In summary, directors’ duties and liabilities under the Companies Act, 2019 are vital anti-tunneling measures, fostering accountability and deterrence. However, they are not the only effective ones; disclosure requirements and shareholder remedies provide complementary safeguards, addressing gaps in enforcement and monitoring. This broader framework implies the statement overstates their exclusivity, particularly in Ghana’s context where institutional weaknesses persist. For company law students, this underscores the need for holistic reforms to fully combat tunneling, potentially through stronger regulatory bodies. Ultimately, while the Act advances corporate governance, its success hinges on practical implementation to protect stakeholders effectively.

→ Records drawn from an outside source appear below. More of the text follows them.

===== src/rtl/dff_arb_pkg.sv =====
// Shared types for the round-robin shared-register arbiter: FSM encoding and
// the rotating-priority pick used to choose the next owner.
package dff_arb_pkg;

  localparam int MAX_REQ = 8;

  typedef enum logic [1:0] {
    ST_IDLE    = 2'd0,
    ST_GRANT   = 2'd1,
    ST_RELEASE = 2'd2
  } state_e;

  typedef struct packed {
    logic       valid;
    logic [2:0] idx;
  } pick_t;

  // First set request bit searching ptr, ptr+1, ... modulo n (n <= MAX_REQ).
  function automatic pick_t rr_pick(input logic [MAX_REQ-1:0] req,
                                    input logic [2:0]         ptr,
                                    input int unsigned        n);
    pick_t       p;
    int unsigned i;
    p = '0;
    for (int unsigned k = 0; k < MAX_REQ; k++) begin
      i = (32'(ptr) + k) % n;
      if (k < n && !p.valid && req[i[2:0]]) begin
        p.valid = 1'b1;
        p.idx   = i[2:0];
      end
    end
    return p;
  endfunction

endpackage


===== src/rtl/dff_reg_arbiter_if.sv =====
// Requester-side bus of the shared-register arbiter: requests/data in,
// grant status and the shared register contents out.
interface dff_reg_arbiter_if #(
  parameter int NREQ  = 4,
  parameter int WIDTH = 8
);
  localparam int OW = (NREQ > 1) ? $clog2(NREQ) : 1;

  logic [NREQ-1:0]       req;
  logic [NREQ*WIDTH-1:0] wdata;
  logic [NREQ-1:0]       gnt;
  logic [OW-1:0]         owner;
  logic                  busy;
  logic [WIDTH-1:0]      q;
  logic [WIDTH-1:0]      qbar;

  modport master (output req, wdata, input gnt, owner, busy, q, qbar);
  modport slave  (input req, wdata, output gnt, owner, busy, q, qbar);
endinterface


===== src/rtl/df_reg_bank.sv =====
// WIDTH D flip-flops with load enable and synchronous clear; qbar is kept as
// its own flop so both rails change on the same edge.
module df_reg_bank #(
  parameter int WIDTH = 8
) (
  input  logic             clk,
  input  logic             clear,
  input  logic             en,
  input  logic [WIDTH-1:0] d,
  output logic [WIDTH-1:0] q,
  output logic [WIDTH-1:0] qbar
);
  logic [WIDTH-1:0] q_d, q_q, qbar_d, qbar_q;

  always_comb begin
    q_d    = q_q;
    qbar_d = qbar_q;
    if (en) begin
      q_d    = d;
      qbar_d = ~d;
    end
  end

  always_ff @(posedge clk) begin
    if (clear) begin
      q_q    <= '0;
      qbar_q <= '1;
    end else begin
      q_q    <= q_d;
      qbar_q <= qbar_d;
    end
  end

  assign q    = q_q;
  assign qbar = qbar_q;
endmodule


===== src/rtl/dff_reg_arbiter.sv =====
// Round-robin arbiter granting one requester at a time write access to a shared
// register bank, with tenures capped at HOLD_MAX writes.
module dff_reg_arbiter
  import dff_arb_pkg::*;
#(
  parameter int NREQ     = 4,
  parameter int WIDTH    = 8,
  parameter int HOLD_MAX = 3
) (
  input logic               clk,
  input logic               clear,
  dff_reg_arbiter_if.slave  bus
);
  localparam int OW = (NREQ > 1) ? $clog2(NREQ) : 1;

  state_e           state_d, state_q;
  logic [NREQ-1:0]  gnt_d, gnt_q;
  logic [OW-1:0]    owner_d, owner_q;
  logic [OW-1:0]    rr_ptr_d, rr_ptr_q;
  logic [3:0]       hold_cnt_d, hold_cnt_q;
  logic [MAX_REQ-1:0] req_pad;
  pick_t            pick;
  logic             bank_en;
  logic [WIDTH-1:0] bank_d;

  always_comb begin
    req_pad             = '0;
    req_pad[NREQ-1:0]   = bus.req;
    pick                = rr_pick(req_pad, 3'(rr_ptr_q), NREQ);
    bank_d              = bus.wdata[owner_q*WIDTH +: WIDTH];
  end

  always_comb begin
    state_d    = state_q;
    gnt_d      = gnt_q;
    owner_d    = owner_q;
    rr_ptr_d   = rr_ptr_q;
    hold_cnt_d = hold_cnt_q;
    bank_en    = 1'b0;
    case (state_q)
      ST_IDLE: begin
        if (pick.valid) begin
          state_d                    = ST_GRANT;
          gnt_d                      = '0;
          gnt_d[pick.idx[OW-1:0]]    = 1'b1;
          owner_d                    = pick.idx[OW-1:0];
          hold_cnt_d                 = 4'd1;
        end
      end
      ST_GRANT: begin
        if (bus.req[owner_q]) begin
          bank_en = 1'b1;
          if (hold_cnt_q == 4'(HOLD_MAX)) begin
            state_d = ST_RELEASE;
            gnt_d   = '0;
          end else begin
            hold_cnt_d = hold_cnt_q + 4'd1;
          end
        end else begin
          state_d = ST_RELEASE;
          gnt_d   = '0;
        end
      end
      ST_RELEASE: begin
        // Next search starts just past the owner that was just released.
        rr_ptr_d = (owner_q == OW'(NREQ - 1)) ? '0 : owner_q + OW'(1);
        state_d  = ST_IDLE;
      end
      default: state_d = ST_IDLE;
    endcase
  end

  always_ff @(posedge clk) begin
    if (clear) begin
      state_q    <= ST_IDLE;
      gnt_q      <= '0;
      owner_q    <= '0;
      rr_ptr_q   <= '0;
      hold_cnt_q <= '0;
    end else begin
      state_q    <= state_d;
      gnt_q      <= gnt_d;
      owner_q    <= owner_d;
      rr_ptr_q   <= rr_ptr_d;
      hold_cnt_q <= hold_cnt_d;
    end
  end

  // Bank clear wins over a write on the same edge.
  df_reg_bank #(.WIDTH(WIDTH)) u_bank (
    .clk   (clk),
    .clear (clear),
    .en    (bank_en),
    .d     (bank_d),
    .q     (bus.q),
    .qbar  (bus.qbar)
  );

  assign bus.gnt   = gnt_q;
  assign bus.owner = owner_q;
  assign bus.busy  = (state_q == ST_GRANT);
endmodule


===== src/flat_wrapper.sv =====
// flat-port wrapper written by rule: the top's interface ports become plain ports
module dff_reg_arbiter_flat import dff_arb_pkg::*;
#(
  parameter int NREQ     = 4,
  parameter int WIDTH    = 8,
  parameter int HOLD_MAX = 3
)
  (clk, clear, bus_req, bus_wdata, bus_gnt, bus_owner, bus_busy, bus_q, bus_qbar);
  dff_reg_arbiter_if #(.NREQ(NREQ), .WIDTH(WIDTH)) bus_i ();
  input logic clk;
  input logic clear;
  input wire logic [$bits(bus_i.req)-1:0] bus_req;
  input wire logic [$bits(bus_i.wdata)-1:0] bus_wdata;
  output wire logic [$bits(bus_i.gnt)-1:0] bus_gnt;
  output wire logic [$bits(bus_i.owner)-1:0] bus_owner;
  output wire logic [$bits(bus_i.busy)-1:0] bus_busy;
  output wire logic [$bits(bus_i.q)-1:0] bus_q;
  output wire logic [$bits(bus_i.qbar)-1:0] bus_qbar;
  assign bus_i.req = bus_req;
  assign bus_i.wdata = bus_wdata;
  assign bus_gnt = bus_i.gnt;
  assign bus_owner = bus_i.owner;
  assign bus_busy = bus_i.busy;
  assign bus_q = bus_i.q;
  assign bus_qbar = bus_i.qbar;
  dff_reg_arbiter #(.NREQ(NREQ), .WIDTH(WIDTH), .HOLD_MAX(HOLD_MAX)) u_core (.clk(clk), .clear(clear), .bus(bus_i));
endmodule

===== config.mk =====
export PLATFORM = sky130hd
export DESIGN_NAME = dff_reg_arbiter_flat
export DESIGN_NICKNAME = d
export VERILOG_FILES = /design/src/rtl/dff_arb_pkg.sv /design/src/rtl/dff_reg_arbiter_if.sv /design/src/rtl/df_reg_bank.sv /design/src/rtl/dff_reg_arbiter.sv /design/src/flat_wrapper.sv
export SDC_FILE = /design/constraint.sdc
export NUM_CORES = 1
export LEC_CHECK = 0
export ABC_AREA = 1
export ABC_CLOCK_PERIOD_IN_PS = 3600
export BUFFER_PORTS_ARGS = -buffer_cell sky130_fd_sc_hd__buf_4
export CAP_MARGIN = 20
export CORE_UTILIZATION = 44
export CTS_CLUSTER_SIZE = 30
export DETAILED_ROUTE_END_ITERATION = 7
export PLACE_DENSITY_LB_ADDON = 0.25
export SLEW_MARGIN = 20
export SYNTH_ARGS = -nofsm -noshare
export SYNTH_HDL_FRONTEND = slang
export SYNTH_SLANG_ARGS = --single-unit

===== constraint.sdc =====
create_clock -name clk -period 3.6 [get_ports clk]
set_clock_uncertainty 0.1 [all_clocks]
set_input_delay 0.18 -clock clk [delete_from_list [all_inputs] [get_ports clk]]
set_output_delay 0.18 -clock clk [all_outputs]
set_load 0.01 [all_outputs]

* Word level (Yosys, flattened, before mapping)
Cells that the tools add are included.
** Storage, ports and cells
- Flip-flop bits (word level) :: 30
- Input port bits :: 38
** Operators by class
- Add/subtract/negate cells :: 5
- Order comparisons :: 7
- Equal/unequal tests :: 8
- Shift operators :: 1
- Muxes and demuxes :: 31
- Bitwise logic cells :: 1
- Reductions and logical operators :: 13
** Operators by type and width (count)
- 4-bit two-way mux :: 10
- 32-bit by 6-bit variable part select with 8-bit output :: 1
- 2-bit by 4-bit < comparator with 1-bit output (second input constant) :: 4
- 4-bit case mux with 2 select lines :: 2
- 1-bit binary-select mux with 2-bit select :: 5
- 1-bit two-way mux :: 8
- 2-bit two-way mux :: 4
- 8-bit inverter :: 1
- 2-bit by 3-bit < comparator with 1-bit output (second input constant) :: 2
- 2-bit by 1-bit adder with 2-bit output (second input constant) :: 2
- 2-bit adder (second input constant) :: 2
- 4-bit by 1-bit adder with 4-bit output (second input constant) :: 1
- 2-bit == test (second input constant) :: 2
- 4-bit by 2-bit == test with 1-bit output (second input constant) :: 1
- 1-bit logical AND :: 4
- 2-bit by 1-bit != test with 1-bit output (second input constant) :: 2
- 2-bit case mux with 2 select lines :: 1
- 2-bit AND reduction :: 2
- 4-bit AND reduction :: 1
- 1-bit logical NOT :: 3
- 3-bit != test (second input constant) :: 1
- 3-bit AND reduction :: 1
- 1-bit demux with 2-bit select :: 1
- 2-bit by 1-bit == test with 1-bit output (second input constant) :: 1
- other kinds (4) :: 4

* Depth between registers and ports, before layout
Gate-level depths: netlist of the first run.
- Depth after elaboration :: 18
- Gate-level depth with buffers :: 13
- Mapped depth without buffers :: 12

* Hierarchy
Synthesis of the first run repeated with hierarchy kept, for this count alone.
** Unflattened totals
- Cells, all modules :: 266
- Area, all modules :: 1764.2 um^2
** By module, submodules not included
- dff_reg_arbiter :: instances 1, cells an instance 191, area an instance 1156.1 um^2
- df_reg_bank :: instances 1, cells an instance 75, area an instance 608.1 um^2

* Worst setup path after synthesis of the first run
No wires, ideal clock.
- Kind :: register -> register
- Start point :: register u_core.owner_q[0] (netlist: u_core.bus.owner[0])
- End point :: register u_core.hold_cnt_q[1]
- Data arrival time :: 1279 ps
- Required time :: 3383 ps
- Path slack :: 2104 ps
- Stages on the path, launching flop included :: 11
- Buffers on the path :: 0
- Cell sequence :: dfxtp_1 > a21oi_1 > o21ai_0 > nand2_1 > nand2_2 > nor2_1 > inv_1 > nand2_4 > inv_2 > a21oi_1 > nor2_1
** On the way
- Longest elaborated chain between the ends :: 4
** Ends and longest elaborated chain
- start, declared :: line dff_reg_arbiter.sv:18 : logic [OW-1:0] owner_d, owner_q;
- start signal, assigned :: line dff_reg_arbiter.sv:83 : owner_q <= owner_d;
- 1-bit binary-select mux with 2-bit select :: line dff_reg_arbiter.sv:51 : if (bus.req[owner_q]) begin
- 1-bit two-way mux (implied by the code) :: line dff_reg_arbiter.sv:51
- 2-bit by 1-bit != test with 1-bit output (no source line)
- 4-bit AND reduction (no source line)
- end signal, assigned :: line dff_reg_arbiter.sv:85 : hold_cnt_q <= hold_cnt_d;
- end, declared :: line dff_reg_arbiter.sv:20 : logic [3:0] hold_cnt_d, hold_cnt_q;
No other way between the ends. The select of a mux whose other input is x is not followed.
A chain may end at the register's enable or synchronous reset.

* Worst setup path in the final report of the first run
- Start point :: register u_core.owner_q[0] (netlist: u_core.bus.owner[0])
- End point :: register u_core.u_bank.q_q[3] (netlist: u_core.u_bank.q[3])
** On the way
- Longest elaborated chain between the ends :: 4
** Ends and longest elaborated chain
- parallel branches: the longest is 4 deep, another holds 32-bit by 6-bit variable part select with 8-bit output
- end signal, assigned :: line df_reg_bank.sv:29 : q_q <= q_d;
- end, declared :: line df_reg_bank.sv:13 : logic [WIDTH-1:0] q_d, q_q, qbar_d, qbar_q;
Parallel ways; which one is timed is not known. The select of a mux whose other input is x is not followed.

==> results.cfg, run 1 <==
[cells_and_area]
nNetsFinal = 348
drive_above_1_share_pct = 28.0
number_of_filler_instances_in_the_final_layout = 369
area_growth_pct = 31.9
n_antenna_cell = 0
layoutNonFillerInstCount = 355

[sta]
final_setup_violating_endpoints = 0
period_share_pct = 60.1
timing.final.max_slew_violations = 0
final_critical_path_setup_slack_ps = 1430
maxClockFrequency_mhz = 462
grt_setup_unrepaired = false
min_period_ps = 2170
worst_slew_pin_slew_ps = 690
finalSetupTns_ps = 0
worst_slew_margin_rel_pct = 54.0
hold_vio_cnt_final = 0

[yosys]
mappedNetlistNets = 290
async_set_or_reset_flop_fraction_in_the_synthesized_netlist_pct = 0
synth_enable_flop_cells = 0
synth.yosys.warnings = 0
yosys.area.top_type_share_pct = 35.4
ys_top_cells_by_count = 65 x sky130_fd_sc_hd__nand2_1, 30 x sky130_fd_sc_hd__dfxtp_1, 28 x sky130_fd_sc_hd__nor2_1
postSynthCellCount = 250
cell_type_with_the_highest_aggregate_area_in_the_netlist = sky130_fd_sc_hd__dfxtp_1
synthesis.area_per_instance_um2 = 6.78
yosysMostFrequentCell = sky130_fd_sc_hd__nand2_1
yosys_most_used_dff = sky130_fd_sc_hd__dfxtp_1
ys_types = 26
register_area_share_after_synthesis_pct = 35.4
ys_ff_latch = 30
synthesis.area_mm2 = 0.00170
synth.area.top_cells = sky130_fd_sc_hd__dfxtp_1 35%, sky130_fd_sc_hd__nand2_1 14%, sky130_fd_sc_hd__o21ai_0 7.4%

[cts]
postCtsHoldBufs = 0
worstSkewPairLatency_ps = 270
maximum_buffer_depth_of_the_clock_tree = 2
post_cts.repair.setup_buffers = 0
clock_tree.root_cell = sky130_fd_sc_hd__clkbuf_8
tritoncts_clock_tree = done
num_cts_buffers = 5
cts_repair_resize_count = 0
clock-sinks = 30
cts.htree.levels = 2
cts.clk_slew.worst_paths_ps = 60

[floorplanning]
total_die_area_mm2 = 0.00411
ios = 61
die-width_um = 64.1
floorplan.initialDensity_pct = 46.0
core.rowCount = 22
die_height_um = 64.1
core_region_area_mm2 = 0.00369

[place]
buffer_ports.inserted = 60
dp.cells = 349
detailedPlacementHpwl_um = 3160
worst_slack_at_placement_ps = 1420
gp_congestion = 0.819

[worst_setup_path]
arrival_ps = 2240
cp_top_family = flip-flops
crit_path_top_delay_cell = sky130_fd_sc_hd__dfxtp_1
critPathCaptureType = flop
crit_path_cell_trace = o211ai_1 -> nand2_1 -> nand2_2 -> inv_1 -> o221ai_1 -> o211a_1
setup.worst_path.class = reg2reg
worst_ep_required_time_ps = 3670
critPathLaunchType = flop
worst-path-buf-inv = 1
crit_path_max_incr_delay_ps = 760
cp_max_fo = 25

[detailed_routing]
post_drt_via_cell_ratio = 5.07
postRouteWirelength_um = 4100
route.detailed.drc = 0
drt_first_iter_violations = 88
detail_route.wl_per_cell_um = 11.5
antenna_violating_nets_post_route = 0
drt_first_pass_iters = 4
routed-via-count = 1800

[power]
worst_voltage_drop_across_the_vdd_grid_mv = 0.394
power_leakage_nw = 1.11
p_per_area_mw_per_mm2 = 693

[global_route]
grt_antenna_before_repair = 0
globalRouteOverflowTotal = 0
largest_net_degree_at_the_start_of_global_routing = 26
grt_pass1_wl_um = 6830
first_global_vias = 1633
grt_util_all_layers_pct = 21.3

[min_path]
worst_hold_path_type = in2reg

[status]
run_status = finished, final reports clean

[run]
maxCapViolations = 0
==> cell usage in the layout, fill, tap and decap left out <==
cell and count:
sky130_fd_sc_hd__nand2_1 65, sky130_fd_sc_hd__nor2_2 3, sky130_fd_sc_hd__nor2_1 28, sky130_fd_sc_hd__a21oi_2 1, sky130_fd_sc_hd__nor2_4 3, sky130_fd_sc_hd__o21ai_0 25
sky130_fd_sc_hd__nand3_1 20, sky130_fd_sc_hd__o211ai_1 1, sky130_fd_sc_hd__nand3_2 1, sky130_fd_sc_hd__o22ai_1 3, sky130_fd_sc_hd__a21oi_1 15, sky130_fd_sc_hd__inv_2 3
sky130_fd_sc_hd__a21boi_1 1, sky130_fd_sc_hd__nand2_2 6, sky130_fd_sc_hd__o221ai_1 5, sky130_fd_sc_hd__nand2_4 3, sky130_fd_sc_hd__dfxtp_1 30, sky130_fd_sc_hd__buf_4 60
sky130_fd_sc_hd__ha_1 2, sky130_fd_sc_hd__nand4_1 2, sky130_fd_sc_hd__nor4_1 1, sky130_fd_sc_hd__clkbuf_8 6, sky130_fd_sc_hd__inv_1 18, sky130_fd_sc_hd__o211a_1 5
==> state kept, by name, indices dropped and copies added, names as in the netlist <==
| signal | flops |
|---|---|
| u_core.bus.gnt | 4 |
| u_core.bus.owner | 2 |
| u_core.hold_cnt_q | 4 |
| u_core.rr_ptr_q | 2 |
| u_core.state_q | 2 |
| u_core.u_bank.q | 8 |
| u_core.u_bank.qbar | 8 |
==> per-stage QoR <==
step | area (um2) | power, mW | hold WS, ps | utilization, %
final | 2240 | 1.55 | 75.3 | 60.6
after global routing | 2240 | 1.68 | 80.1 | 60.6
after CTS | 2240 | 1.56 | 70.0 | 60.6
after detailed placement | 2150 | 1.30 | 358 | 58.4
after global placement | 2150 | 1.29 | 356 | 58.4
after floorplan | 1700 | 1.05 | 225 | -
==> cell type report <==
cell class / instances / area [um2] / share of cell area (%)
timing repair buffer: 60 / 450 / 20.1
multi-input combinational: 190 / 963 / 43.1
tap: 48 / 60.1 / 2.69
clock buffer: 6 / 82.6 / 3.69
sequential: 30 / 601 / 26.9
inverter: 21 / 78.8 / 3.53
==> final timing paths <==
check / end / start / cells past startpoint / slack, ps
worst min register to register: u_core.bus.gnt[3]$_SDFFE_PP0P_ / u_core.bus.gnt[3]$_SDFFE_PP0P_ / 2 / 360
worst min-delay path: u_core.hold_cnt_q[0]$_SDFFE_PP0P_ / clear / 2 / 80
worst max-delay path: u_core.u_bank.q[3]$_SDFFE_PP0P_ / u_core.bus.owner[0]$_SDFFE_PP0P_ / 6 / 1430
worst max register to register: u_core.u_bank.q[3]$_SDFFE_PP0P_ / u_core.bus.owner[0]$_SDFFE_PP0P_ / 6 / 1430
==> layer usage <==
layer | vias up | global-route usage (%) | share of wire [%]
li1 | 943 | - | -
met1 | 790 | 24.6 | 42
met2 | 62 | 38.7 | 50
met3 | 5 | 4.64 | 6.2
met4 | 0 | 6.82 | 1.2
met5 | - | 0 | 0
==> report_power, final <==
part,internal [mW],switching (mW),total (mW)
Clock,0.147,0.113,0.260
Sequential,0.431,0.108,0.538
Combinational,0.313,0.439,0.752
Total,0.890,0.659,1.55
==> cells by family (layout without fill, tap and decap cells) <==
logic type | count (synthesis) | after routing | synth area share, %
AOI/OAI and AO/OA | 56 | 56 | 19.9
and+or+nand+nor | 132 | 132 | 35.5
buffers and inverters | 30 | 87 | 7.75
adders and majority gates | 2 | 2 | 1.48
DFF | 30 | 30 | 35.4
No activity file was read; power rests on OpenSTA's default activity.
==> inputs of run 2 (changes only) <==
--- a/config.mk
+++ b/config.mk
@@ -6,7 +6,7 @@
 export NUM_CORES = 1
 export LEC_CHECK = 0
 export ABC_AREA = 1
-export ABC_CLOCK_PERIOD_IN_PS = 3600
+export ABC_CLOCK_PERIOD_IN_PS = 2200
 export BUFFER_PORTS_ARGS = -buffer_cell sky130_fd_sc_hd__buf_4
 export CAP_MARGIN = 20
 export CORE_UTILIZATION = 44
==> constraint.sdc (replaced) <==
create_clock -name clk -period 2.2 [get_ports clk]
set_clock_uncertainty 0.1 [all_clocks]
set_input_delay 0.11 -clock clk [delete_from_list [all_inputs] [get_ports clk]]
set_output_delay 0.11 -clock clk [all_outputs]
set_load 0.01 [all_outputs]
==> run 2 against run 1 <==
Effect of this change: core utilization up 1.2 points; hold slack improved by 79 ps; maximum frequency rose by 19%; register-to-register slack got worse by 1100 ps; total power grew 70%; critical path type unchanged; largest cell class unchanged.
==> results.cfg, run 2 (synthesis gave the netlist of run 1 again) <==
[detailed_routing]
drt_first_pass_iters = 5
routed-via-count = 1903
route.detailed.drc = 0
antenna_violating_nets_post_route = 0
drt_first_iter_violations = 95
postRouteWirelength_um = 4510
post_drt_via_cell_ratio = 5.27
detail_route.wl_per_cell_um = 12.5

[power]
clock_power_share_pct = 17.9
power_leakage_nw = 1.14
swShare_pct = 43.3
total_power_after_layout_mw = 2.63
p_sw_mw = 1.14
internal-power_mw = 1.49
worst_voltage_drop_across_the_vdd_grid_mv = 0.553
p_per_area_mw_per_mm2 = 1160
seq_power_share_pct = 31.2
p_comb_share_pct = 50.9

[global_route]
grt_pass1_wl_um = 7430
globalRouteOverflowTotal = 0
grt_antenna_before_repair = 0
largest_net_degree_at_the_start_of_global_routing = 19
first_global_vias = 1704
grt_util_all_layers_pct = 23.4

[cts]
num_cts_buffers = 5
clock-sinks = 30
cts.clk_slew.worst_paths_ps = 60
clock_tree.root_cell = sky130_fd_sc_hd__clkbuf_8
maximum_buffer_depth_of_the_clock_tree = 2
cts.htree.levels = 2
cts_repair_resize_count = 0
tritoncts_clock_tree = done
postCtsHoldBufs = 1
post_cts.repair.setup_buffers = 0
worstSkewPairLatency_ps = 280

[sta]
hold_vio_cnt_final = 0
grt_setup_unrepaired = false
worst_slew_pin_slew_ps = 525
min_period_ps = 1820
timing.final.max_slew_violations = 0
finalSetupTns_ps = 0
worst_slew_margin_rel_pct = 65.0
final_setup_violating_endpoints = 0
maxClockFrequency_mhz = 551
period_share_pct = 82.6

[floorplanning]
core_region_area_mm2 = 0.00369
floorplan.initialDensity_pct = 46.0
ios = 61
die_height_um = 64.1
core.rowCount = 22
die-width_um = 64.1
total_die_area_mm2 = 0.00411

[worst_setup_path]
crit_path_max_incr_delay_ps = 390
worst_ep_required_time_ps = 2280
crit_path_top_delay_cell = sky130_fd_sc_hd__inv_1
cp_max_fo = 16
arrival_ps = 1890
setup.worst_path.class = reg2reg
crit_path_cell_trace = a21oi_1 -> o21ai_0 -> nand2_1 -> nand2_2 -> inv_1 -> o221ai_1 -> o211a_1
critPathLaunchType = flop
critPathCaptureType = flop

[cells_and_area]
nNetsFinal = 352
most_common_library_cell_in_the_layout_ignoring_fill_and_taps = sky130_fd_sc_hd__nand2_1
drive_above_1_share_pct = 29.1
highest_count_cells_in_the_layout_ignoring_fill_and_taps = 65 x sky130_fd_sc_hd__nand2_1, 63 x sky130_fd_sc_hd__buf_4, 30 x sky130_fd_sc_hd__dfxtp_1
n_antenna_cell = 0
area_growth_pct = 34.5

[place]
gp_congestion = 0.841
detailedPlacementHpwl_um = 3370
buffer_ports.inserted = 60

[status]
run_status = finished, final reports clean

[run]
maxCapViolations = 0

[min_path]
worst_hold_path_type = in2reg
run 2: changes by cell type in the layout (fill, tap and decap cells not counted), sizes merged:
cell         change
clkinvlp         +1
clkinv           +1
dlygate4sd3      +1
buf              +3
run 2: path summary, 6_finish.rpt:
check	slack, ps	end	start	cells after the start
max	380	u_core.u_bank.q[0]$_SDFFE_PP0P_	u_core.bus.owner[0]$_SDFFE_PP0P_	7
max reg2reg	380	u_core.u_bank.q[0]$_SDFFE_PP0P_	u_core.bus.owner[0]$_SDFFE_PP0P_	7
min	150	u_core.u_bank.qbar[7]$_SDFFE_PP1P_	bus_wdata[31]	4
min reg2reg	360	u_core.bus.gnt[1]$_SDFFE_PP0P_	u_core.bus.gnt[1]$_SDFFE_PP0P_	2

(Word count: 712, including references)

References

  • Atanasov, V., Black, B. and Ciccotello, C. (2011) Law and tunneling. Journal of Corporation Law, 37(1), pp. 1-49.
  • Davies, P.L. and Worthington, S. (2020) Gower: Principles of modern company law. 11th edn. London: Sweet & Maxwell.
  • Enriques, L., Hansmann, H., Kraakman, R. and Pargendler, M. (2017) The basic governance structure: Minority shareholders and non-shareholder constituencies. In: R. Kraakman et al. (eds.) The anatomy of corporate law: A comparative and functional approach. 3rd edn. Oxford: Oxford University Press, pp. 79-106.
  • Hannigan, B. (2018) Company law. 5th edn. Oxford: Oxford University Press.
  • World Bank (2020) Doing business 2020: Comparing business regulation in 190 economies. Washington, DC: World Bank.